WHAT IS BEING ASKED
Repeat every entry in the listing below, exactly.

PROVIDED INFORMATION
***

`src/rtl/rgb_line_driver.sv`:
```
// HUB75-style line driver: streams one line of COLS pixels per PWM pass over 2**DEPTH passes,
// with divided shift clock, latch and output enable, then holds the last pass on display.
module rgb_line_driver #(
    parameter int COLS       = 32,
    parameter int CHANNELS   = 6,
    parameter int DEPTH      = 8,
    parameter int CLK_DIV    = 1,
    parameter int LAT_CYCLES = 1
) (
    input  logic                        clk,
    input  logic                        rst_n,
    input  logic                        enable,
    input  logic                        line_start,
    output logic [$clog2(COLS)-1:0]     pix_addr,
    input  logic [CHANNELS*DEPTH-1:0]   pix_data,
    output logic                        clk_o,
    output logic [CHANNELS-1:0]         rgb_o,
    output logic                        line_lat,
    output logic                        line_oe,
    output logic                        line_rdy
);
    // state    | meaning
    // IDLE     | waiting for line_start, line_rdy high
    // FETCH    | pixel column being read from the line buffer
    // SHIFT_LO | serial data valid, clk_o low for CLK_DIV cycles
    // SHIFT_HI | clk_o high for CLK_DIV cycles
    // LATCH    | line_lat high, LEDs off, for LAT_CYCLES cycles
    // TAIL     | last latched pass displayed, no shifting
    localparam int COL_W    = $clog2(COLS);
    localparam int TAIL_LEN = COLS * (1 + 2 * CLK_DIV);
    localparam int TMR_MAX  = (TAIL_LEN > LAT_CYCLES) ? TAIL_LEN : LAT_CYCLES;
    localparam int TMR_W    = $clog2(TMR_MAX + 1);
    localparam logic [COL_W-1:0] COL_LAST = COL_W'(COLS - 1);
    localparam logic [DEPTH-1:0] PWM_LAST = '1;

    typedef enum logic [2:0] {IDLE, FETCH, SHIFT_LO, SHIFT_HI, LATCH, TAIL} state_t;

    state_t              state, state_nxt;
    logic [COL_W-1:0]    col_cnt, col_nxt, addr_nxt;
    logic [DEPTH-1:0]    pwm_cnt, pwm_nxt;
    logic [TMR_W-1:0]    tmr, tmr_nxt;
    logic [CHANNELS-1:0] rgb_nxt;
    logic                tmr_done, oe_nxt;

    assign tmr_done = (tmr == '0);

    always_comb begin
        state_nxt = state;
        col_nxt   = col_cnt;
        pwm_nxt   = pwm_cnt;
        tmr_nxt   = tmr;
        addr_nxt  = pix_addr;
        rgb_nxt   = rgb_o;
        case (state)
            IDLE: if (line_start) state_nxt = FETCH;
            FETCH: begin
                state_nxt = SHIFT_LO;
                tmr_nxt   = TMR_W'(CLK_DIV - 1);
                for (int c = 0; c < CHANNELS; c++)
                    rgb_nxt[c] = (pix_data[c*DEPTH +: DEPTH] > pwm_cnt);
            end
            SHIFT_LO: begin
                if (tmr_done) begin
                    state_nxt = SHIFT_HI;
                    tmr_nxt   = TMR_W'(CLK_DIV - 1);
                    // Present the next column early so a registered line buffer has data during FETCH.
                    addr_nxt  = (col_cnt == COL_LAST) ? '0 : col_cnt + COL_W'(1);
                end else begin
                    tmr_nxt = tmr - TMR_W'(1);
                end
            end
            SHIFT_HI: begin
                if (!tmr_done) begin
                    tmr_nxt = tmr - TMR_W'(1);
                end else if (col_cnt != COL_LAST) begin
                    col_nxt   = col_cnt + COL_W'(1);
                    state_nxt = FETCH;
                end else begin
                    col_nxt   = '0;
                    state_nxt = LATCH;
                    tmr_nxt   = TMR_W'(LAT_CYCLES - 1);
                end
            end
            LATCH: begin
                if (!tmr_done) begin
                    tmr_nxt = tmr - TMR_W'(1);
                end else if (pwm_cnt != PWM_LAST) begin
                    pwm_nxt   = pwm_cnt + DEPTH'(1);
                    state_nxt = FETCH;
                end else begin
                    state_nxt = TAIL;
                    tmr_nxt   = TMR_W'(TAIL_LEN - 1);
                    rgb_nxt   = '0;
                end
            end
            TAIL: begin
                if (tmr_done) begin
                    state_nxt = IDLE;
                    pwm_nxt   = '0;
                end else begin
                    tmr_nxt = tmr - TMR_W'(1);
                end
            end
            default: state_nxt = IDLE;
        endcase
        if (!enable) begin
            state_nxt = IDLE;
            col_nxt   = '0;
            pwm_nxt   = '0;
            tmr_nxt   = '0;
            addr_nxt  = '0;
            rgb_nxt   = '0;
        end
        oe_nxt = (state_nxt == TAIL) ||
                 (((state_nxt == FETCH) || (state_nxt == SHIFT_LO) || (state_nxt == SHIFT_HI)) &&
                  (pwm_nxt != '0));
    end

    always_ff @(posedge clk) begin
        if (!rst_n) begin
            state    <= IDLE;
            col_cnt  <= '0;
            pwm_cnt  <= '0;
            tmr      <= '0;
            pix_addr <= '0;
            rgb_o    <= '0;
            clk_o    <= 1'b0;
            line_lat <= 1'b0;
            line_oe  <= 1'b0;
            line_rdy <= 1'b1;
        end else begin
            state    <= state_nxt;
            col_cnt  <= col_nxt;
            pwm_cnt  <= pwm_nxt;
            tmr      <= tmr_nxt;
            pix_addr <= addr_nxt;
            rgb_o    <= rgb_nxt;
            clk_o    <= (state_nxt == SHIFT_HI);
            line_lat <= (state_nxt == LATCH);
            line_oe  <= oe_nxt;
            line_rdy <= (state_nxt == IDLE);
        end
    end
endmodule

```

***

ANSWER TO THE EXERCISE
`src/rtl/rgb_line_driver.sv`:
```
// HUB75-style line driver: streams one line of COLS pixels per PWM pass over 2**DEPTH passes,
// with divided shift clock, latch and output enable, then holds the last pass on display.
module rgb_line_driver #(
    parameter int COLS       = 32,
    parameter int CHANNELS   = 6,
    parameter int DEPTH      = 8,
    parameter int CLK_DIV    = 1,
    parameter int LAT_CYCLES = 1
) (
    input  logic                        clk,
    input  logic                        rst_n,
    input  logic                        enable,
    input  logic                        line_start,
    output logic [$clog2(COLS)-1:0]     pix_addr,
    input  logic [CHANNELS*DEPTH-1:0]   pix_data,
    output logic                        clk_o,
    output logic [CHANNELS-1:0]         rgb_o,
    output logic                        line_lat,
    output logic                        line_oe,
    output logic                        line_rdy
);
    // state    | meaning
    // IDLE     | waiting for line_start, line_rdy high
    // FETCH    | pixel column being read from the line buffer
    // SHIFT_LO | serial data valid, clk_o low for CLK_DIV cycles
    // SHIFT_HI | clk_o high for CLK_DIV cycles
    // LATCH    | line_lat high, LEDs off, for LAT_CYCLES cycles
    // TAIL     | last latched pass displayed, no shifting
    localparam int COL_W    = $clog2(COLS);
    localparam int TAIL_LEN = COLS * (1 + 2 * CLK_DIV);
    localparam int TMR_MAX  = (TAIL_LEN > LAT_CYCLES) ? TAIL_LEN : LAT_CYCLES;
    localparam int TMR_W    = $clog2(TMR_MAX + 1);
    localparam logic [COL_W-1:0] COL_LAST = COL_W'(COLS - 1);
    localparam logic [DEPTH-1:0] PWM_LAST = '1;

    typedef enum logic [2:0] {IDLE, FETCH, SHIFT_LO, SHIFT_HI, LATCH, TAIL} state_t;

    state_t              state, state_nxt;
    logic [COL_W-1:0]    col_cnt, col_nxt, addr_nxt;
    logic [DEPTH-1:0]    pwm_cnt, pwm_nxt;
    logic [TMR_W-1:0]    tmr, tmr_nxt;
    logic [CHANNELS-1:0] rgb_nxt;
    logic                tmr_done, oe_nxt;

    assign tmr_done = (tmr == '0);

    always_comb begin
        state_nxt = state;
        col_nxt   = col_cnt;
        pwm_nxt   = pwm_cnt;
        tmr_nxt   = tmr;
        addr_nxt  = pix_addr;
        rgb_nxt   = rgb_o;
        case (state)
            IDLE: if (line_start) state_nxt = FETCH;
            FETCH: begin
                state_nxt = SHIFT_LO;
                tmr_nxt   = TMR_W'(CLK_DIV - 1);
                for (int c = 0; c < CHANNELS; c++)
                    rgb_nxt[c] = (pix_data[c*DEPTH +: DEPTH] > pwm_cnt);
            end
            SHIFT_LO: begin
                if (tmr_done) begin
                    state_nxt = SHIFT_HI;
                    tmr_nxt   = TMR_W'(CLK_DIV - 1);
                    // Present the next column early so a registered line buffer has data during FETCH.
                    addr_nxt  = (col_cnt == COL_LAST) ? '0 : col_cnt + COL_W'(1);
                end else begin
                    tmr_nxt = tmr - TMR_W'(1);
                end
            end
            SHIFT_HI: begin
                if (!tmr_done) begin
                    tmr_nxt = tmr - TMR_W'(1);
                end else if (col_cnt != COL_LAST) begin
                    col_nxt   = col_cnt + COL_W'(1);
                    state_nxt = FETCH;
                end else begin
                    col_nxt   = '0;
                    state_nxt = LATCH;
                    tmr_nxt   = TMR_W'(LAT_CYCLES - 1);
                end
            end
            LATCH: begin
                if (!tmr_done) begin
                    tmr_nxt = tmr - TMR_W'(1);
                end else if (pwm_cnt != PWM_LAST) begin
                    pwm_nxt   = pwm_cnt + DEPTH'(1);
                    state_nxt = FETCH;
                end else begin
                    state_nxt = TAIL;
                    tmr_nxt   = TMR_W'(TAIL_LEN - 1);
                    rgb_nxt   = '0;
                end
            end
            TAIL: begin
                if (tmr_done) begin
                    state_nxt = IDLE;
                    pwm_nxt   = '0;
                end else begin
                    tmr_nxt = tmr - TMR_W'(1);
                end
            end
            default: state_nxt = IDLE;
        endcase
        if (!enable) begin
            state_nxt = IDLE;
            col_nxt   = '0;
            pwm_nxt   = '0;
            tmr_nxt   = '0;
            addr_nxt  = '0;
            rgb_nxt   = '0;
        end
        oe_nxt = (state_nxt == TAIL) ||
                 (((state_nxt == FETCH) || (state_nxt == SHIFT_LO) || (state_nxt == SHIFT_HI)) &&
                  (pwm_nxt != '0));
    end

    always_ff @(posedge clk) begin
        if (!rst_n) begin
            state    <= IDLE;
            col_cnt  <= '0;
            pwm_cnt  <= '0;
            tmr      <= '0;
            pix_addr <= '0;
            rgb_o    <= '0;
            clk_o    <= 1'b0;
            line_lat <= 1'b0;
            line_oe  <= 1'b0;
            line_rdy <= 1'b1;
        end else begin
            state    <= state_nxt;
            col_cnt  <= col_nxt;
            pwm_cnt  <= pwm_nxt;
            tmr      <= tmr_nxt;
            pix_addr <= addr_nxt;
            rgb_o    <= rgb_nxt;
            clk_o    <= (state_nxt == SHIFT_HI);
            line_lat <= (state_nxt == LATCH);
            line_oe  <= oe_nxt;
            line_rdy <= (state_nxt == IDLE);
        end
    end
endmodule

```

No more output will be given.